Le memorie traumatiche non sono rimosse, ma non vengono integrate nella sintesi personale. L’esperienza viene registrata a livello di schemi corporei. Per questo le esperienze traumatiche non sono ricordate, ma rivissute. Non sono controllabili perché non integrate nella coscienza. Il trauma viene rivissuto come fosse sempre attuale, la persona si sente ancora minacciata, il corpo è ancora iper-attivato. C’è una sorta di dispercezione temporale, per cui il passato è confuso con presente e col futuro. Parte importante del lavoro terapeutico con persone che hanno subito traumi, pertanto, consiste nel trasformare il rivivere in ricordare, collocando l’esperienza nel passato, dando voce alla narrazione muta del corpo.
Sempre più clinici e ricercatori che si occupano di traumi propongono di integrare nelle terapie fondate sulla parola approcci bottom-up (corpo-emozioni-pensiero).
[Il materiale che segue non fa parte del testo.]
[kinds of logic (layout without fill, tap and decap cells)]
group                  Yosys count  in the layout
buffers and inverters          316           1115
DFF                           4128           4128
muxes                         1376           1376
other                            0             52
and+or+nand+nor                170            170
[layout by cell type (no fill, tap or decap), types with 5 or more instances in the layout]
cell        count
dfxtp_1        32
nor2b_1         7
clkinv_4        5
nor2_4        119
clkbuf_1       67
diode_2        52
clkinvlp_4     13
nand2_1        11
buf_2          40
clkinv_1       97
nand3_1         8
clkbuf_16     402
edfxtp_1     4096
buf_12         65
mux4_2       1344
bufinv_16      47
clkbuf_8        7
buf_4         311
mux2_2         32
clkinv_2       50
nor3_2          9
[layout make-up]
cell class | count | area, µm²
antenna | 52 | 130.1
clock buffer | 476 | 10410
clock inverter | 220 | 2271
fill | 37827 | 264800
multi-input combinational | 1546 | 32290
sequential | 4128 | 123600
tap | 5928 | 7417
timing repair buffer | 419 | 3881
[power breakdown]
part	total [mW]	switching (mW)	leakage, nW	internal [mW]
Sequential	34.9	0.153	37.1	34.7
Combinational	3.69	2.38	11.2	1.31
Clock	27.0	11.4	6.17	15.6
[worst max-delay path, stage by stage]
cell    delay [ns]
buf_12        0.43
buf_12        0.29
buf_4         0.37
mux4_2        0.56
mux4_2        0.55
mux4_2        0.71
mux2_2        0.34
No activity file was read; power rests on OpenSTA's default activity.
Uno di questi approcci è la Psicoterapia Sensomotoria. Questo approccio utilizza strumenti di osservazione e di intervento rivolti principalmente al corpo. Il terapeuta si concentra sulla postura, sulle tensioni muscolari, sui movimenti, incoraggiando il paziente a riconoscere ed osservare come le sensazioni fisiche siano legate a particolari emozioni e pensieri e ad integrare queste esperienze corporee nel suo vissuto. Obiettivo principale della psicoterapia sensomotoria è aiutare il paziente a regolare le funzioni neurovegetative alterate, modificando i sintomi somatoformi e alcune credenze patogene. Migliorando la capacità di regolare l’attivazione corporea si facilita l’accesso a stati mentali problematici. Man mano che il paziente sperimenta un certo grado di sicurezza si possono gradualmente affrontare le sensazioni corporee collegate a momenti di difficoltà, concentrandosi sulle reazioni motorie e posturali legate al trauma. Si aiuta il paziente a riconoscere la ripetizione degli schemi corporei di lotta e fuga, di freezing o di sottomissione, innescati dall’attivazione costante dei sistema di difesa (conseguenza della pervasiva sensazione di minaccia che caratterizza gli sviluppi traumatici). Il paziente impara a diventare consapevole del proprio corpo, imparando a riconoscere i propri marcatori somatici. Attraverso questa crescente integrazione mente-corpo, il paziente acquisisce una progressiva capacità di regolazione emotiva, autoriflessività e un maggiore senso di padronanza e competenza.